Provided entries:
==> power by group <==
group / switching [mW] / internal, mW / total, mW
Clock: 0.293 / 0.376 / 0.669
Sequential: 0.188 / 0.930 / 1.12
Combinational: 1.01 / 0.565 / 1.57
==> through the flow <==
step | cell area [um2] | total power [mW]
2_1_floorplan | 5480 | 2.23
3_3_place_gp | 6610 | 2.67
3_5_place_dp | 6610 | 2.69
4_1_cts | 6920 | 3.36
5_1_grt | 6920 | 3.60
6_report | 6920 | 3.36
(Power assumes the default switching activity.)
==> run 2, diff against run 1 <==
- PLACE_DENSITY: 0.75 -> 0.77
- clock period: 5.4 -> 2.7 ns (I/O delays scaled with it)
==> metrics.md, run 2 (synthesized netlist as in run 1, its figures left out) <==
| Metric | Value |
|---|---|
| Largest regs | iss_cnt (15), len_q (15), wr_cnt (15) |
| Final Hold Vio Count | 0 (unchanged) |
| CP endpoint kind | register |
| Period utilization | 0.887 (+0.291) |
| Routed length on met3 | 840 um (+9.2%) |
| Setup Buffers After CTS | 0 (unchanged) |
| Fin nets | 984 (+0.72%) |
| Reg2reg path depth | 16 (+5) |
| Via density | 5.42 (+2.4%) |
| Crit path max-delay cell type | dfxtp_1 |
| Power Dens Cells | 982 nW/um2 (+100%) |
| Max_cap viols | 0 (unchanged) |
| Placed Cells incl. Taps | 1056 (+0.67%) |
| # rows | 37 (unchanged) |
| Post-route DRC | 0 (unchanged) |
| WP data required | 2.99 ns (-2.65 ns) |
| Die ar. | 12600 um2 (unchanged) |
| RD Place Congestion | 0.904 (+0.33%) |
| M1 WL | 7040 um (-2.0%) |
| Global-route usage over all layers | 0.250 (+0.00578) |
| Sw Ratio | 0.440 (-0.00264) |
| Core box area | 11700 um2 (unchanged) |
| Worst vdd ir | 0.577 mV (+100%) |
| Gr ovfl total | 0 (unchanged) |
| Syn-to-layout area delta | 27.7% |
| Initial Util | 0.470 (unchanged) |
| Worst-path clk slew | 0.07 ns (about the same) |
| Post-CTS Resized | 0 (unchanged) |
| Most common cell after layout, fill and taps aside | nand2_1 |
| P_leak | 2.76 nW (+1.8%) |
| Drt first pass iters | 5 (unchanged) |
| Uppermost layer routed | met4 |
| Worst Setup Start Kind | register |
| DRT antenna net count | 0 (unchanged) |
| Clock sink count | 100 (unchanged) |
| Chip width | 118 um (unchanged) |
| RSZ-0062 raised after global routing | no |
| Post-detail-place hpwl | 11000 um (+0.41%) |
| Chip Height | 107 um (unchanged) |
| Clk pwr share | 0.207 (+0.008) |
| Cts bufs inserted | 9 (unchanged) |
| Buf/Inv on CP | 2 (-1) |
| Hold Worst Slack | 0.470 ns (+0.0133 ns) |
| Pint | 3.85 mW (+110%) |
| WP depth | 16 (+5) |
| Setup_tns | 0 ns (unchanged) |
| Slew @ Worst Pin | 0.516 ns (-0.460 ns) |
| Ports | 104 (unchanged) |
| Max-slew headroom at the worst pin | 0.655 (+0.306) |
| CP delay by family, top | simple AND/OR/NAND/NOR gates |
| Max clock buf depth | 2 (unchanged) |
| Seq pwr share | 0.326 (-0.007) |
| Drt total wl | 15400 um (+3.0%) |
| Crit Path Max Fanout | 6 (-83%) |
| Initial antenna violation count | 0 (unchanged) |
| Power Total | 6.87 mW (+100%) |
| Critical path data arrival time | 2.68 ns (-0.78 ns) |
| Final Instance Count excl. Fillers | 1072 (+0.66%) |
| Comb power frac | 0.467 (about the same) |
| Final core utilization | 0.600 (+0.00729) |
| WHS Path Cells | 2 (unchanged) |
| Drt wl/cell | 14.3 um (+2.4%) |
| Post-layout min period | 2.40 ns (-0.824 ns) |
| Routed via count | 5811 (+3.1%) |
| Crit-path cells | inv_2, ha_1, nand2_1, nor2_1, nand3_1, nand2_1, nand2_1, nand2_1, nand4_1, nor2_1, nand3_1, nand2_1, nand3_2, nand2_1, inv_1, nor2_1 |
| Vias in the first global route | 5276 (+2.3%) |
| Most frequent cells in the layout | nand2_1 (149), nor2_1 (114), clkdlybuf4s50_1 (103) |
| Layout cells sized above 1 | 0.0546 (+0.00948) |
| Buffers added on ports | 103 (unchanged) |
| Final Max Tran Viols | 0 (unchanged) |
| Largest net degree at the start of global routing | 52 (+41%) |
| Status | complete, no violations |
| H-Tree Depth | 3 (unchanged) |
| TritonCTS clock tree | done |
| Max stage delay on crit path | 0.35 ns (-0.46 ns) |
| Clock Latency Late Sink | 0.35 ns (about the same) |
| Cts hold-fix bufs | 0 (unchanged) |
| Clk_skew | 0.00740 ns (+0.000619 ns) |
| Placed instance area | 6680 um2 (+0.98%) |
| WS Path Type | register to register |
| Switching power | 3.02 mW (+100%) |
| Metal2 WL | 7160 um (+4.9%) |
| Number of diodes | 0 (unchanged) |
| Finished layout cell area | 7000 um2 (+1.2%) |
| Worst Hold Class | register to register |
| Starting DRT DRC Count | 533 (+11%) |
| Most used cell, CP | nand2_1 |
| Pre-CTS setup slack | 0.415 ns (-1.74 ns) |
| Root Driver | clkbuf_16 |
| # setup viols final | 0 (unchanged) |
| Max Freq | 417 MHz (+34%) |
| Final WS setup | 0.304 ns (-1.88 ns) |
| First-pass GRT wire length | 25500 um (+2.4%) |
--- config.mk ---
export PLATFORM = sky130hd
export DESIGN_NAME = cones_pipe
export DESIGN_NICKNAME = d
export VERILOG_FILES = /design/src/rtl/cones_pipe.sv
export SDC_FILE = /design/constraint.sdc
export NUM_CORES = 1
export LEC_CHECK = 0
export CAP_MARGIN = 20
export CORE_AREA = 2 2 39 41
export DETAILED_ROUTE_END_ITERATION = 8
export DIE_AREA = 0 0 41 43
export PLACE_DENSITY_LB_ADDON = 0.15
export RECOVER_POWER = 100
export SLEW_MARGIN = 20
export SYNTH_ARGS = -nofsm -noshare
export SYNTH_HDL_FRONTEND = slang
export SYNTH_SLANG_ARGS = --single-unit
--- constraint.sdc ---
create_clock -name clk -period 0.9 [get_ports clk]
set_input_delay 0.18 -clock clk [delete_from_list [all_inputs] [get_ports clk]]
set_output_delay 0.18 -clock clk [all_outputs]
set_load 0.05 [all_outputs]
### config.mk
export PLATFORM = sky130hd
export DESIGN_NAME = qracc_output_requant
export DESIGN_NICKNAME = d
export VERILOG_FILES = /design/src/rtl/qracc_output_requant.sv
export SDC_FILE = /design/constraint.sdc
export NUM_CORES = 2
export LEC_CHECK = 0
export BUFFER_PORTS_ARGS = -buffer_cell sky130_fd_sc_hd__buf_4
export CAP_MARGIN = 20
export CORE_AREA = 2 2 277 333
export CTS_CLUSTER_DIAMETER = 100
export DETAILED_ROUTE_END_ITERATION = 6
export DIE_AREA = 0 0 279 335
export PLACE_DENSITY = 0.81
export SYNTH_ARGS = -nofsm -noshare
export SYNTH_HDL_FRONTEND = slang
export SYNTH_SLANG_ARGS = --single-unit
### constraint.sdc
create_clock -name clk -period 43.8 [get_ports clk]
set_input_delay 10.95 -clock clk [delete_from_list [all_inputs] [get_ports clk]]
set_output_delay 10.95 -clock clk [all_outputs]
set_load 0.005 [all_outputs]
### src/rtl/qracc_output_requant.sv
`default_nettype none
// ============================================================================
// Module  : qracc_output_requant
// Purpose : Buffers accumulator vectors (2 entries), requantizes each lane
//           (rounded shift, ReLU, saturate) and streams fixed-width beats.
// Revision: 1.0 - initial release
// ============================================================================
module qracc_output_requant #(
    parameter int OUTPUT_ELEMENTS = 32,
    parameter int ACC_BITS        = 16,
    parameter int OUT_BITS        = 8,
    parameter int LANES_PER_BEAT  = 8,
    parameter int SHIFT_BITS      = 4,
    localparam int BEATS  = OUTPUT_ELEMENTS / LANES_PER_BEAT,
    localparam int BEAT_W = (BEATS > 1) ? $clog2(BEATS) : 1
) (
    input  logic                                 clk,
    input  logic                                 rst,
    input  logic [OUTPUT_ELEMENTS*ACC_BITS-1:0]  mac_data_i,
    input  logic                                 mac_valid_i,
    output logic                                 ready_o,
    input  logic [SHIFT_BITS-1:0]                shift_i,
    input  logic                                 relu_en_i,
    output logic [LANES_PER_BEAT*OUT_BITS-1:0]   data_o,
    output logic                                 valid_o,
    input  logic                                 ready_i,
    output logic [BEAT_W-1:0]                    beat_idx_o,
    output logic                                 last_o,
    output logic                                 overflow_o,
    input  logic                                 overflow_clr_i
);

    localparam logic [0:0] S_IDLE   = 1'b0;
    localparam logic [0:0] S_STREAM = 1'b1;

    localparam logic signed [ACC_BITS:0] c_sat_max = (ACC_BITS+1)'((1 << (OUT_BITS-1)) - 1);
    localparam logic signed [ACC_BITS:0] c_sat_min = ~c_sat_max;

    logic [OUTPUT_ELEMENTS*ACC_BITS-1:0] r_data  [2];
    logic [SHIFT_BITS-1:0]               r_shift [2];
    logic                                r_relu  [2];

    logic [1:0]        r_count;
    logic              r_wr_ptr;
    logic              r_rd_ptr;
    logic [BEAT_W-1:0] r_beat;
    logic [0:0]        r_state;
    logic              r_overflow;

    logic       w_last;
    logic       w_pop_last;
    logic       w_accept;
    logic       w_drop;
    logic [1:0] w_count_next;

    logic [OUTPUT_ELEMENTS*ACC_BITS-1:0] w_entry;
    logic [SHIFT_BITS-1:0]               w_shift;
    logic                                w_relu;
    logic [LANES_PER_BEAT*OUT_BITS-1:0]  w_beat;

    assign valid_o    = (r_state == S_STREAM);
    assign w_last     = (r_beat == BEAT_W'(BEATS-1));
    assign last_o     = valid_o && w_last;
    assign w_pop_last = valid_o && ready_i && w_last;
    // A vector leaving this cycle frees its slot for a simultaneous capture.
    assign w_accept   = mac_valid_i && ((r_count != 2'd2) || w_pop_last);
    assign w_drop     = mac_valid_i && (r_count == 2'd2) && !w_pop_last;
    assign w_count_next = r_count + {1'b0, w_accept} - {1'b0, w_pop_last};

    assign ready_o    = (r_count != 2'd2);
    assign beat_idx_o = r_beat;
    assign overflow_o = r_overflow;

    assign w_entry = r_data[r_rd_ptr];
    assign w_shift = r_shift[r_rd_ptr];
    assign w_relu  = r_relu[r_rd_ptr];

    generate
        for (genvar j = 0; j < LANES_PER_BEAT; j++) begin : g_lane
            logic signed [ACC_BITS-1:0] w_raw;
            logic signed [ACC_BITS:0]   w_round;
            logic signed [ACC_BITS:0]   w_sum;
            logic signed [ACC_BITS:0]   w_shr;
            logic signed [ACC_BITS:0]   w_rl;
            logic [OUT_BITS-1:0]        w_sat;

            assign w_raw   = w_entry[(32'(r_beat) * LANES_PER_BEAT + j) * ACC_BITS +: ACC_BITS];
            assign w_round = (w_shift == '0) ? '0 : ((ACC_BITS+1)'(1) << (w_shift - 1'b1));
            assign w_sum   = {w_raw[ACC_BITS-1], w_raw} + w_round;
            assign w_shr   = w_sum >>> w_shift;
            assign w_rl    = (w_relu && w_shr < 0) ? '0 : w_shr;
            assign w_sat   = (w_rl > c_sat_max) ? c_sat_max[OUT_BITS-1:0] :
                             (w_rl < c_sat_min) ? c_sat_min[OUT_BITS-1:0] :
                                                  w_rl[OUT_BITS-1:0];
            assign w_beat[j*OUT_BITS +: OUT_BITS] = w_sat;
        end
    endgenerate

    assign data_o = valid_o ? w_beat : '0;

    // Payload storage carries no reset; occupancy is tracked by r_count.
    always_ff @(posedge clk) begin
        if (w_accept) begin
            r_data[r_wr_ptr]  <= mac_data_i;
            r_shift[r_wr_ptr] <= shift_i;
            r_relu[r_wr_ptr]  <= relu_en_i;
        end
    end

    always_ff @(posedge clk) begin
        if (rst) begin
            r_count    <= 2'd0;
            r_wr_ptr   <= 1'b0;
            r_rd_ptr   <= 1'b0;
            r_beat     <= '0;
            r_state    <= S_IDLE;
            r_overflow <= 1'b0;
        end else begin
            r_count <= w_count_next;
            r_state <= (w_count_next != 2'd0) ? S_STREAM : S_IDLE;
            if (w_accept)
                r_wr_ptr <= ~r_wr_ptr;
            if (w_pop_last)
                r_rd_ptr <= ~r_rd_ptr;
            if (valid_o && ready_i)
                r_beat <= w_last ? '0 : r_beat + 1'b1;
            if (w_drop)
                r_overflow <= 1'b1;
            else if (overflow_clr_i)
                r_overflow <= 1'b0;
        end
    end

endmodule
`default_nettype wire

==> results.tsv <==
metric	value	unit
status	finished, final reports clean	
number of clock sinks	1043	
drt total wl	162000	um
crit start category	flop	
CTS H-tree lvls	3	
top-area cell type share of the netlist area	57.8	%
clock skew	0.0209	ns
Die Y	335	um
min-delay src	overflow_o	
Synth Flop Type	edfxtp_1	
Post-synth ARST share	0	%
WL per Instance	28.8	um
Post-CTS Setup Bufs	0	
cell accounting for the most synthesized area	edfxtp_1	
# Max-Cap Violations	0	
met2 usage	54.3	%
# port buffers	591	
final hold vios	0	
synth top area cells	edfxtp_1 58%, mux4_2 9.5%, mux2_2 3.0%	
post-CTS resize count	0	
gr busiest metal	met2	
RSZ-0062 raised after global routing	false	
Yosys cell types	116	
most frequent cell after synthesis	edfxtp_1	
Max Fclk	50.5	MHz
CTS Buf Count	97	
1st-pass router iterations	7	
initial core utilization	59.5	%
Area growth syn-to-layout	16.1	%
Critical Path Sink Type	output port	
DRC Markers	0	
min cycle time layout	19.81	ns
initial DRC count	4801	
Cell Area, Synth	53700	sq um
Slew Viols, Final	0	
syn_area_per_cell	14.0	sq um
Sum Neg Setup Slack	0	ns
Post-synth top cells	1034 x edfxtp_1, 238 x nor2_1, 236 x nand2_1	
vias post-DR	37700	
Tcrit/Tclk final	45.2	%
CTS Hold Buffers Added	0	
critical path peak fanout	56	
Syn. warnings	0	
Global Route Usage Sum	34.2	%
Core ar.	90400	sq um
setup violators final	0	
critical path class	flop to output port	
Hold Path Class	flop to flop	
first-pass GRT wire length	235000	um
final core occ	69.0	%
RR Startpoint	beat_idx_o[0]	
Worst-path clk slew	0.06	ns
worst slew pin tran	1.22	ns
CTS tree	done	
Peak supply drop	0.0480	mV
post-synthesis cell count	3830	
WP data required	32.85	ns
number of synthesized register bits	1043	
root buffer cell	clkbuf_16	
share of cells above drive strength 1	28.2	%
number of synthesized flops with an enable pin	1034	
sequential area share after synthesis	58.1	%
IO Pins	592	
met3 GRT Util	9.01	%
Die Wd	279	um
clk_lat worst skew	0.67	ns
Static Leak	22.4	nW
grt total ovfl	0	
met1 usage in global routing	44.2	%
post-detail-place hpwl	115000	um
P per Cell Area	42.5	nW/um^2
Worst Path Arrival	8.86	ns
num rows	121	
Final nets	5020	
Clock Path Buffers	3	
fillers	6141	
largest net degree at the start of global routing	84	
GPL Wtd Cong	1.03	
fin worst setup slack	23.99	ns
slew margin rel.	17.6	%
number of vias per cell	6.71	
antenna violations before repair	19	
ANT nets after route	0	
vias in the first global route	36900	
DP Worst Slack	24.90	ns
full die area	93500	sq um
[src/rtl/scic_io_port.sv]
// Register-mapped switch input / LED output port with debounced change flags and a level irq.
module scic_io_port
    import scic_pkg::*;
#(
    parameter int NUM_SW          = 4,
    parameter int NUM_LED         = 4,
    parameter int DATA_W          = 8,
    parameter int DEBOUNCE_CYCLES = 4
) (
    input  logic               clock,
    input  logic               reset,
    input  logic [NUM_SW-1:0]  switches,
    output logic [NUM_LED-1:0] LEDs,
    input  logic [1:0]         addr,
    input  logic               wr_en,
    input  logic [DATA_W-1:0]  wr_data,
    input  logic               rd_en,
    output logic [DATA_W-1:0]  rd_data,
    output logic               irq
);

    logic [NUM_SW-1:0]  sw_state_s;
    logic [NUM_SW-1:0]  sw_set_s;
    logic [NUM_SW-1:0]  sw_clr_s;
    logic [NUM_SW-1:0]  sw_change_r;
    logic [NUM_SW-1:0]  irq_en_r;
    logic [NUM_LED-1:0] led_r;
    logic [DATA_W-1:0]  rd_mux_s;
    logic [DATA_W-1:0]  rd_data_r;
    logic               unused_wr_s;

    for (genvar i = 0; i < NUM_SW; i++) begin : g_sw
        scic_debounce #(
            .DEBOUNCE_CYCLES (DEBOUNCE_CYCLES)
        ) u_deb (
            .clock (clock),
            .reset (reset),
            .pin   (switches[i]),
            .deb   (sw_state_s[i]),
            .chg   (sw_set_s[i])
        );
    end

    // Write-one-to-clear mask for the change flags.
    always_comb begin
        sw_clr_s = '0;
        if (wr_en && (addr == SW_CHANGE)) begin
            sw_clr_s = wr_data[NUM_SW-1:0];
        end else begin
            sw_clr_s = '0;
        end
    end

    // Read mux over current (pre-write) register contents, upper bits zero.
    always_comb begin
        rd_mux_s = '0;
        case (addr)
            SW_STATE:  rd_mux_s[NUM_SW-1:0]  = sw_state_s;
            SW_CHANGE: rd_mux_s[NUM_SW-1:0]  = sw_change_r;
            LED:       rd_mux_s[NUM_LED-1:0] = led_r;
            IRQ_EN:    rd_mux_s[NUM_SW-1:0]  = irq_en_r;
            default:   rd_mux_s              = '0;
        endcase
    end

    // Register file and read-data capture; a new transition beats a same-cycle clear.
    always_ff @(posedge clock or negedge reset) begin
        if (!reset) begin
            sw_change_r <= '0;
            irq_en_r    <= '0;
            led_r       <= '0;
            rd_data_r   <= '0;
        end else begin
            sw_change_r <= (sw_change_r & ~sw_clr_s) | sw_set_s;
            if (wr_en && (addr == LED)) begin
                led_r <= wr_data[NUM_LED-1:0];
            end
            if (wr_en && (addr == IRQ_EN)) begin
                irq_en_r <= wr_data[NUM_SW-1:0];
            end
            if (rd_en) begin
                rd_data_r <= rd_mux_s;
            end
        end
    end

    assign unused_wr_s = ^wr_data;
    assign LEDs        = led_r;
    assign rd_data     = rd_data_r;
    assign irq         = |(sw_change_r & irq_en_r);

endmodule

Assigned task: Please copy, exactly as written, every line in the listing above from the line with "net count | 0 (unchanged) |" up to and including the line with "mW (+110%) |".

Your response:
| DRT antenna net count | 0 (unchanged) |
| Clock sink count | 100 (unchanged) |
| Chip width | 118 um (unchanged) |
| RSZ-0062 raised after global routing | no |
| Post-detail-place hpwl | 11000 um (+0.41%) |
| Chip Height | 107 um (unchanged) |
| Clk pwr share | 0.207 (+0.008) |
| Cts bufs inserted | 9 (unchanged) |
| Buf/Inv on CP | 2 (-1) |
| Hold Worst Slack | 0.470 ns (+0.0133 ns) |
| Pint | 3.85 mW (+110%) |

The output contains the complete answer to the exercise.